Methods: We describe the phenotype/genotype in a cohort of five cases showing a heterogeneous phenotype and variably intact response to pharmacologic therapy.

Results: Five patients (age range 2–10 years, mean 5 years, 3M/2F) with confirmed AADC deficiency are described. Four (3M/1F) have had improvement on combinations of dopaminergic agonists, MAO inhibitors, pyridoxine/P5P, and folinic acid. Each presented with hypotonia, decreased voluntary movement, dystonia, irritability, and oculogyric crises. Two (1M/1F) are independently ambulatory and are not dependent on gastrostomy tube feedings; the 9-year-old girl is reading single words. One female has a severe phenotype including recurrent hypoglycemic events associated with bradycardia, although the latter have resolved with chronic anticholinergic therapy. One Taiwanese boy had the common homozygous mutation, and otherwise we describe five new DDC mutations.

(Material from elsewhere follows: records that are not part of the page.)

### src/rtl/bram_read_streamer_if.sv
// Request/response stream bundle for bram_read_streamer.
// The slave modport is the streamer's view; master is the requester/consumer side.
interface bram_read_streamer_if #(
    parameter int ADDR_WIDTH = 10,
    parameter int DATA_WIDTH = 36
);
    logic                  req_valid;
    logic                  req_ready;
    logic                  req_we;
    logic [ADDR_WIDTH-1:0] req_addr;
    logic [DATA_WIDTH-1:0] req_wdata;
    logic                  resp_valid;
    logic                  resp_ready;
    logic [DATA_WIDTH-1:0] resp_data;
    logic [ADDR_WIDTH-1:0] resp_addr;

    modport master (
        output req_valid, req_we, req_addr, req_wdata, resp_ready,
        input  req_ready, resp_valid, resp_data, resp_addr
    );

    modport slave (
        input  req_valid, req_we, req_addr, req_wdata, resp_ready,
        output req_ready, resp_valid, resp_data, resp_addr
    );
endinterface

### src/rtl/bram_read_streamer.sv
// Turns the fixed 1-cycle BRAM read latency into a backpressured response stream.
// Credits (FIFO count plus the read in flight) gate request acceptance so data is never dropped.
module bram_read_streamer #(
    parameter int ADDR_WIDTH = 10,
    parameter int DATA_WIDTH = 36,
    parameter int DEPTH      = 4
) (
    input  logic                  clk,
    input  logic                  reset,
    bram_read_streamer_if.slave   bus,
    output logic                  bram_en,
    output logic                  bram_we,
    output logic [ADDR_WIDTH-1:0] bram_addr,
    output logic [DATA_WIDTH-1:0] bram_di,
    input  logic [DATA_WIDTH-1:0] bram_do
);
    localparam int PTR_W   = (DEPTH > 1) ? $clog2(DEPTH) : 1;
    localparam int CNT_W   = $clog2(DEPTH + 1);
    localparam int ENTRY_W = DATA_WIDTH + ADDR_WIDTH;

    localparam logic [CNT_W:0]   OCC_LIMIT  = (CNT_W + 1)'(DEPTH);
    localparam logic [CNT_W-1:0] COUNT_FULL = CNT_W'(DEPTH);
    localparam logic [PTR_W-1:0] PTR_LAST   = PTR_W'(DEPTH - 1);

    logic                  inflight;
    logic [ADDR_WIDTH-1:0] inflight_addr;
    logic [ENTRY_W-1:0]    fifo_mem [DEPTH];
    logic [PTR_W-1:0]      wr_ptr;
    logic [PTR_W-1:0]      rd_ptr;
    logic [CNT_W-1:0]      count;
    logic [CNT_W:0]        occ;
    logic                  accept;
    logic                  read_accept;
    logic                  push;
    logic                  pop;

    function automatic logic [PTR_W-1:0] next_ptr(input logic [PTR_W-1:0] ptr);
        return (ptr == PTR_LAST) ? '0 : ptr + 1'b1;
    endfunction

    // Occupancy uses registered state only, so req_ready never depends on this cycle's inputs.
    always_comb begin
        occ         = {1'b0, count} + {{CNT_W{1'b0}}, inflight};
        accept      = bus.req_valid && bus.req_ready;
        read_accept = accept && !bus.req_we;
        push        = inflight;
        pop         = bus.resp_valid && bus.resp_ready;
        bram_en     = accept;
        bram_we     = accept && bus.req_we;
        bram_addr   = bus.req_addr;
        bram_di     = bus.req_wdata;
    end

    assign bus.req_ready                 = !reset && (occ < OCC_LIMIT);
    assign bus.resp_valid                = (count != '0);
    assign {bus.resp_data, bus.resp_addr} = fifo_mem[rd_ptr];

    always_ff @(posedge clk) begin
        if (reset) begin
            inflight <= 1'b0;
            wr_ptr   <= '0;
            rd_ptr   <= '0;
            count    <= '0;
        end else begin
            inflight <= read_accept;
            if (push) begin
                wr_ptr <= next_ptr(wr_ptr);
            end
            if (pop) begin
                rd_ptr <= next_ptr(rd_ptr);
            end
            case ({push, pop})
                2'b10:   count <= count + 1'b1;
                2'b01:   count <= count - 1'b1;
                default: count <= count;
            endcase
        end
    end

    // Payload storage carries no reset; stale entries are unreachable once count is cleared.
    always_ff @(posedge clk) begin
        if (read_accept) begin
            inflight_addr <= bus.req_addr;
        end
        if (push) begin
            fifo_mem[wr_ptr] <= {bram_do, inflight_addr};
        end
    end

    always_ff @(posedge clk) begin
        if (!reset) begin
            assert (!push || pop || (count < COUNT_FULL));
        end
    end
endmodule

### src/flat_wrapper.sv
// flat-port wrapper written by rule: the top's interface ports become plain ports
module bram_read_streamer_flat 
#(
    parameter int ADDR_WIDTH = 10,
    parameter int DATA_WIDTH = 36,
    parameter int DEPTH      = 4
)
  (clk, reset, bram_en, bram_we, bram_addr, bram_di, bram_do, bus_req_valid, bus_req_we, bus_req_addr, bus_req_wdata, bus_resp_ready, bus_req_ready, bus_resp_valid, bus_resp_data, bus_resp_addr);
  bram_read_streamer_if #(.ADDR_WIDTH(ADDR_WIDTH), .DATA_WIDTH(DATA_WIDTH)) bus_i ();
  input  logic clk;
  input  logic reset;
  output logic bram_en;
  output logic bram_we;
  output logic [ADDR_WIDTH-1:0] bram_addr;
  output logic [DATA_WIDTH-1:0] bram_di;
  input  logic [DATA_WIDTH-1:0] bram_do;
  input wire logic [$bits(bus_i.req_valid)-1:0] bus_req_valid;
  input wire logic [$bits(bus_i.req_we)-1:0] bus_req_we;
  input wire logic [$bits(bus_i.req_addr)-1:0] bus_req_addr;
  input wire logic [$bits(bus_i.req_wdata)-1:0] bus_req_wdata;
  input wire logic [$bits(bus_i.resp_ready)-1:0] bus_resp_ready;
  output wire logic [$bits(bus_i.req_ready)-1:0] bus_req_ready;
  output wire logic [$bits(bus_i.resp_valid)-1:0] bus_resp_valid;
  output wire logic [$bits(bus_i.resp_data)-1:0] bus_resp_data;
  output wire logic [$bits(bus_i.resp_addr)-1:0] bus_resp_addr;
  assign bus_i.req_valid = bus_req_valid;
  assign bus_i.req_we = bus_req_we;
  assign bus_i.req_addr = bus_req_addr;
  assign bus_i.req_wdata = bus_req_wdata;
  assign bus_i.resp_ready = bus_resp_ready;
  assign bus_req_ready = bus_i.req_ready;
  assign bus_resp_valid = bus_i.resp_valid;
  assign bus_resp_data = bus_i.resp_data;
  assign bus_resp_addr = bus_i.resp_addr;
  bram_read_streamer #(.ADDR_WIDTH(ADDR_WIDTH), .DATA_WIDTH(DATA_WIDTH), .DEPTH(DEPTH)) u_core (.clk(clk), .reset(reset), .bus(bus_i), .bram_en(bram_en), .bram_we(bram_we), .bram_addr(bram_addr), .bram_di(bram_di), .bram_do(bram_do));
endmodule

Conclusions: We report a wider phenotypic spectrum including intact response to pharmacologic management and milder outcome in a female, as well as five new mutations. Four of five patients have improved on combination therapy including a dopamine agonist, MAO inhibitor, pyridoxal-5′-phosphate, and folinic acid. The advent of viral-mediated gene therapy in AADC deficiency renders expanded knowledge of the outcome increasingly important.

Introduction

Aromatic l-amino acid decarboxylase (AADC) deficiency (MIM 608643) is a neurotransmitter metabolism disorder inherited in an autosomal recessive fashion. AADC is a pyridoxal-5′-phosphate-dependent enzyme that functions in the catecholamine biosynthetic pathway (Pons et al. 2004; Hyland 2007). It is responsible for synthesizing dopamine and serotonin through decarboxylation of L-DOPA and 5-hydroxytryptophan. Mutations in DDC (MIM 107930) (Hyland 2007; Brun et al. 2010) lead to deficiency of serotonin and dopamine and their downstream metabolites, all components of the monoaminergic system (Lee et al. 2009; Hwu et al. 2012; Shih et al. 2013).

AADC deficiency is a rare condition that usually presents in infancy or early childhood. The most common symptoms are developmental delay, oculogyric crises, and dystonia (Hyland 2007; Brun et al. 2010). CSF studies are pathognomonic, showing reduced homovanillic acid (HVA) and 5-hydroxyindoleacetic acid (5-HIAA) concentrations, with increased L-DOPA and 3-O-methyldopa (Haliloğlu et al. 2012). Pyridoxal-5′-phosphate is a cofactor for AADC, and a similar CSF profile can be seen in pyridoxal-5′-phosphate dependency (Mills et al. 2005). The diagnosis is confirmed through DDC gene sequencing or quantification of plasma AADC enzymatic activity.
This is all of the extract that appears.